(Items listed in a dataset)

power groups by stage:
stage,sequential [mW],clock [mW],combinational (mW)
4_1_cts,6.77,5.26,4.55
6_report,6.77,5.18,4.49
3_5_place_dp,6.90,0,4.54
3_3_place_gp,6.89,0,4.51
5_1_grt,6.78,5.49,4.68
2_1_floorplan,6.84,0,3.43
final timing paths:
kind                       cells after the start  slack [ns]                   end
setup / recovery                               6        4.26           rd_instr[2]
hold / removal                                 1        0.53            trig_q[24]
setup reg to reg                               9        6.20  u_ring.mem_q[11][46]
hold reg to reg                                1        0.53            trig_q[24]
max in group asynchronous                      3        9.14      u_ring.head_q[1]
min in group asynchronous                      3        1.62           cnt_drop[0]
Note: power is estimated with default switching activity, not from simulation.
File: config.mk
export PLATFORM = sky130hd
export DESIGN_NAME = slave_fabric
export DESIGN_NICKNAME = d
export VERILOG_FILES = /design/src/rtl/slave_fabric.sv
export SDC_FILE = /design/constraint.sdc
export NUM_CORES = 1
export LEC_CHECK = 0
export ABC_AREA = 1
export CORE_MARGIN = 5
export CORE_UTILIZATION = 40
export DETAILED_ROUTE_END_ITERATION = 8
export HOLD_SLACK_MARGIN = 0.15
export PLACE_DENSITY = 0.92
export SLEW_MARGIN = 0
export SYNTH_ARGS = -nofsm -noshare
export SYNTH_HDL_FRONTEND = slang
export SYNTH_SLANG_ARGS = --single-unit
File: constraint.sdc
create_clock -name clk -period 2.2 [get_ports clk]
set_input_delay 0.22 -clock clk [delete_from_list [all_inputs] [get_ports clk]]
set_output_delay 0.22 -clock clk [all_outputs]
set_load 0.01 [all_outputs]
File: src/rtl/slave_fabric.sv
// Single-master to N_CH-slave fabric: registered decode, one-hot chip select,
// wait-state tolerant ready handshake, timeout and error response.
module slave_fabric #(
    parameter int unsigned N_CH     = 4,
    parameter int unsigned DW       = 32,
    parameter int unsigned AW       = 16,
    parameter int unsigned MAW      = 8,
    parameter int unsigned SELW     = 2,
    parameter int unsigned TIMEOUT  = 16,
    parameter logic [31:0] ERR_DATA = 32'hDEAD_BEEF
) (
    input  logic               clk,
    input  logic               reset,
    input  logic [AW-1:0]      m_addr,
    input  logic [DW-1:0]      m_wdata,
    input  logic               m_rw_,
    input  logic               m_req_,
    output logic [DW-1:0]      m_rdata,
    output logic               m_rdy_,
    output logic               m_err,
    output logic               busy,
    output logic [N_CH-1:0]    s_cs_,
    output logic [MAW-1:0]     s_addr,
    output logic [DW-1:0]      s_wdata,
    output logic               s_rw_,
    input  logic [N_CH*DW-1:0] s_rdata,
    input  logic [N_CH-1:0]    s_rdy_,
    output logic [7:0]         err_cnt
);

    localparam int unsigned CNTW = $clog2(TIMEOUT + 1);

    typedef enum logic [1:0] {ST_IDLE, ST_ACCESS, ST_DONE} state_t;

    state_t            r_state,   w_state_nxt;
    logic [SELW-1:0]   r_sel,     w_sel_nxt;
    logic [CNTW-1:0]   r_cnt,     w_cnt_nxt;
    logic [N_CH-1:0]   r_cs_,     w_cs_nxt;
    logic [MAW-1:0]    r_addr,    w_addr_nxt;
    logic [DW-1:0]     r_wdata,   w_wdata_nxt;
    logic              r_rw_,     w_rw_nxt;
    logic              r_rdy_,    w_rdy_nxt;
    logic              r_err,     w_err_nxt;
    logic              r_busy,    w_busy_nxt;
    logic [DW-1:0]     r_rdata,   w_rdata_nxt;
    logic [7:0]        r_err_cnt, w_err_cnt_nxt;

    logic [SELW-1:0]   w_req_sel;
    logic              w_sel_rdy_;
    logic [DW-1:0]     w_sel_rdata;
    logic              w_fail;
    logic              w_unused;

    // Only the select field and the slave-local low bits of m_addr are decoded.
    assign w_unused  = ^m_addr;
    assign w_req_sel = m_addr[AW-1 -: SELW];

    // Ready/data of the channel owning the current transaction.
    always_comb begin
        w_sel_rdy_  = 1'b1;
        w_sel_rdata = '0;
        for (int unsigned i = 0; i < N_CH; i++) begin
            if (r_sel == SELW'(i)) begin
                w_sel_rdy_  = s_rdy_[i];
                w_sel_rdata = s_rdata[i*DW +: DW];
            end
        end
    end

    always_ff @(posedge clk) begin
        if (reset) begin
            r_state   <= ST_IDLE;
            r_sel     <= '0;
            r_cnt     <= '0;
            r_cs_     <= '1;
            r_addr    <= '0;
            r_wdata   <= '0;
            r_rw_     <= 1'b1;
            r_rdy_    <= 1'b1;
            r_err     <= 1'b0;
            r_busy    <= 1'b0;
            r_rdata   <= '0;
            r_err_cnt <= '0;
        end else begin
            r_state   <= w_state_nxt;
            r_sel     <= w_sel_nxt;
            r_cnt     <= w_cnt_nxt;
            r_cs_     <= w_cs_nxt;
            r_addr    <= w_addr_nxt;
            r_wdata   <= w_wdata_nxt;
            r_rw_     <= w_rw_nxt;
            r_rdy_    <= w_rdy_nxt;
            r_err     <= w_err_nxt;
            r_busy    <= w_busy_nxt;
            r_rdata   <= w_rdata_nxt;
            r_err_cnt <= w_err_cnt_nxt;
        end
    end

    // Next state plus next value of every registered output.
    always_comb begin
        w_state_nxt   = r_state;
        w_sel_nxt     = r_sel;
        w_cnt_nxt     = r_cnt;
        w_cs_nxt      = r_cs_;
        w_addr_nxt    = r_addr;
        w_wdata_nxt   = r_wdata;
        w_rw_nxt      = r_rw_;
        w_rdy_nxt     = 1'b1;
        w_err_nxt     = r_err;
        w_rdata_nxt   = r_rdata;
        w_err_cnt_nxt = r_err_cnt;
        w_fail        = 1'b0;

        case (r_state)
            ST_IDLE: begin
                if (!m_req_) begin
                    w_addr_nxt  = m_addr[MAW-1:0];
                    w_wdata_nxt = m_wdata;
                    w_rw_nxt    = m_rw_;
                    w_sel_nxt   = w_req_sel;
                    w_cnt_nxt   = '0;
                    if (32'(w_req_sel) < N_CH) begin
                        w_state_nxt = ST_ACCESS;
                        for (int unsigned i = 0; i < N_CH; i++) begin
                            if (w_req_sel == SELW'(i)) w_cs_nxt[i] = 1'b0;
                        end
                    end else begin
                        w_fail = 1'b1;
                    end
                end
            end
            ST_ACCESS: begin
                // Ready on the last allowed cycle takes priority over timeout.
                if (!w_sel_rdy_) begin
                    w_cs_nxt    = '1;
                    w_state_nxt = ST_DONE;
                    w_rdy_nxt   = 1'b0;
                    w_err_nxt   = 1'b0;
                    w_rdata_nxt = r_rw_ ? w_sel_rdata : '0;
                end else if (r_cnt == CNTW'(TIMEOUT - 1)) begin
                    w_cs_nxt = '1;
                    w_fail   = 1'b1;
                end else begin
                    w_cnt_nxt = r_cnt + CNTW'(1);
                end
            end
            ST_DONE: w_state_nxt = ST_IDLE;
            default: w_state_nxt = ST_IDLE;
        endcase

        if (w_fail) begin
            w_state_nxt = ST_DONE;
            w_rdy_nxt   = 1'b0;
            w_err_nxt   = 1'b1;
            w_rdata_nxt = DW'(ERR_DATA);
            if (r_err_cnt != 8'hFF) w_err_cnt_nxt = r_err_cnt + 8'd1;
        end

        w_busy_nxt = (w_state_nxt != ST_IDLE);
    end

    assign m_rdata = r_rdata;
    assign m_rdy_  = r_rdy_;
    assign m_err   = r_err;
    assign busy    = r_busy;
    assign s_cs_   = r_cs_;
    assign s_addr  = r_addr;
    assign s_wdata = r_wdata;
    assign s_rw_   = r_rw_;
    assign err_cnt = r_err_cnt;

endmodule

; ---- Word-level counts from Yosys, hierarchy flattened
; Index checks and enable logic that the tools add are counted.
[word_totals]
register_bits = 97
inputBits = 184
out_inout_bits = 88
elab_cells = 91
[op_classes]
n_addsub = 2
eq_ne = 18
muxes = 37
bitwise_logic = 2
n_reduce_logical = 16
[ops]
columns = op, count
row1 = 2-to-1 mux 32 bit, 8
row2 = AND reduction 4 bit, 5
row3 = 2-to-1 mux 1 bit, 17
row4 = 2-to-1 mux 5 bit, 3
row5 = != test 2 bit (second input constant), 7
row6 = 2-to-1 mux 4 bit, 3
row7 = one-hot mux 5 bit (2 select lines), 1
row8 = adder 8 x 1 -> 8 bit (second input constant), 1
row9 = == test 2 bit (second input constant), 4
row10 = != test 8 bit (second input constant), 1
row11 = one-hot mux 4 bit (2 select lines), 1
row12 = AND reduction 2 bit, 4
row13 = == test 2 x 1 -> 1 bit (second input constant), 3
row14 = zero test 2 bit, 3
row15 = 2-to-1 mux 2 bit, 3
row16 = nonzero test 2 bit, 3
row17 = adder 5 x 1 -> 5 bit (second input constant), 1
row18 = == test 5 x 4 -> 1 bit (second input constant), 1
row19 = one-hot mux 2 bit (2 select lines), 1
row20 = != test 3 bit (second input constant), 1
row21 = != test 2 x 1 -> 1 bit (second input constant), 1
row22 = NOT 1 bit, 2
row23 = OR reduction 2 bit, 1

; ---- Logic depth before layout (Yosys ltp)
[logic_depth]
depth_word = 9
mapped_depth = 11
mapped_depth_nobuf = 9

; ---- Least setup slack after synthesis
; No wires, ideal clock.
[synth_path]
kind = flip-flop to flip-flop
startpoint = register r_cnt[0]
endpoint = register r_cs_[0], in the netlist s_cs_[0]
setup_ns = 0.120
t_arrival_ns = 1.390
required_time_ns = 2.080
setup_slack_ns = 0.690
path_stages_with_launch = 10
path_buffers = 1
synth_period_minus_slack_ns = 1.510
path_cell_list = dfxtp_1 -> ha_1 -> nand2_1 -> nor2_1 -> ha_1 -> buf_2 -> nand2_4 -> nand2_1 -> nor2_1 -> nand2_1
[synth_via]
elab_chain_cells = 3
[synth_rtl]
columns = element, line_no
row1 = start: declaration, 37  ; logic [CNTW-1:0] r_cnt, w_cnt_nxt;
row2 = start signal: assignment, 87  ; r_cnt <= w_cnt_nxt;
row3 = == test 5 x 4 -> 1 bit, 141  ; end else if (r_cnt == CNTW'(TIMEOUT - 1)) begin
row4 = != test 3 bit (no line), n/a
row5 = AND reduction 4 bit (no line), n/a
row6 = end signal: assignment, 88  ; r_cs_ <= w_cs_nxt;
row7 = end: declaration, 38  ; logic [N_CH-1:0] r_cs_, w_cs_nxt;
; Every way passes these cells.
; A chain may end at the register's enable or synchronous reset.

; ---- Worst setup path after layout
[layout_path]
startpoint = register r_sel[0]
endpoint = register r_rdata[7], in the netlist m_rdata[7]
[layout_via]
elab_chain_cells = 9
word_cells_on_any_way = 21
cone_classes = eq/ne (4) / mux (14) / reduce/logical (3)
[layout_rtl]
columns = element, line_no
row1 = start: declaration, 36  ; logic [SELW-1:0] r_sel, w_sel_nxt;
row2 = start signal: assignment, 86  ; r_sel <= w_sel_nxt;
row3 = zero test 2 bit, 63  ; if (r_sel == SELW'(i)) begin
row4 = 2-to-1 mux 1 bit or 2-to-1 mux 32 bit (tied branches) (4 in a row), 63
row5 = 2-to-1 mux 1 bit or 2-to-1 mux 32 bit (tied branches), "135, 140"
row6 = 2-to-1 mux 1 bit or 2-to-1 mux 32 bit (tied branches), n/a
row7 = != test 2 x 1 -> 1 bit (no line) (tied with other cells), n/a
row8 = AND reduction 2 bit (no line) or 2-to-1 mux 32 bit (tied branches), n/a
row9 = end signal: assignment, 95  ; r_rdata <= w_rdata_nxt;
row10 = end: declaration, 45  ; logic [DW-1:0] r_rdata, w_rdata_nxt;
; Several ways; a longest one is shown, not always the timed one. The select of a mux whose other input is x is not followed.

**ASSIGNMENT:** Could you please retype the lines from the start of the data through the line with "export DESIGN_NAME = slave_fabric", both included, and nothing else?

**RESULT:**
power groups by stage:
stage,sequential [mW],clock [mW],combinational (mW)
4_1_cts,6.77,5.26,4.55
6_report,6.77,5.18,4.49
3_5_place_dp,6.90,0,4.54
3_3_place_gp,6.89,0,4.51
5_1_grt,6.78,5.49,4.68
2_1_floorplan,6.84,0,3.43
final timing paths:
kind                       cells after the start  slack [ns]                   end
setup / recovery                               6        4.26           rd_instr[2]
hold / removal                                 1        0.53            trig_q[24]
setup reg to reg                               9        6.20  u_ring.mem_q[11][46]
hold reg to reg                                1        0.53            trig_q[24]
max in group asynchronous                      3        9.14      u_ring.head_q[1]
min in group asynchronous                      3        1.62           cnt_drop[0]
Note: power is estimated with default switching activity, not from simulation.
File: config.mk
export PLATFORM = sky130hd
export DESIGN_NAME = slave_fabric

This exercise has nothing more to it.